## Dataset content

Source: an optimization exercise on an open RTL-to-GDS flow (aim: a short achievable clock period and few clock cycles). Production flows keep margins and buffers that such runs may drop.
In this exercise RTL edits were held to simulation tests only and were not proved equivalent to the original.
Power figures rest on the tool's default switching activity, not on a simulated workload.

run H:
## mp2
module mp2
(
    input clk,
    input rst,
    input mem_resp,
    input logic [31:0] mem_rdata,
    output logic mem_read,
    output logic mem_write,
    output logic [3:0] mem_byte_enable,
    output logic [31:0] mem_address,
    output logic [31:0] mem_wdata
);
Size in the first run: about 18000 cells after synthesis, about 7100 flip-flops, roughly 320000 um2 of cells after synthesis.
clock: 11.0 ns
lec_check: 0
abc_clock_period_in_ps: 3000
cap_margin: 20
cell_pad_in_sites_detail_placement: 1
cell_pad_in_sites_global_placement: 2
core_margin: 2
core_utilization: 30
place_density: 0.45
slew_margin: 20
tns_end_percent: 10
standard.sh (not shown) runs the stock make flow with config.mk's settings and CLKGATE_MAP_FILE= SYNTH_SCRIPT=/design/flow/synth_recipe.tcl, a recipe that flattens the netlist after the stock synthesis.
==> flow/flow/run.sh <==
#!/bin/bash
# The standard layout (standard.sh: the standard synthesis and ORFS steps,
# with the design's SDC unchanged), except that timing repair aims for
# SETUP_SLACK_MARGIN ns of setup slack, more than config.mk may ask for.
# make's output goes to flow.log; each ORFS step logs under orfs/logs/.
set -euo pipefail
bash standard.sh SETUP_SLACK_MARGIN=7 finish > flow.log 2>&1
Testbench counts of run H, summed over its fixed seeds: cycles 16,076.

## Task to carry out
Provide the count of lines holding the word "that" in these entries, and no other words.

## Answer box
3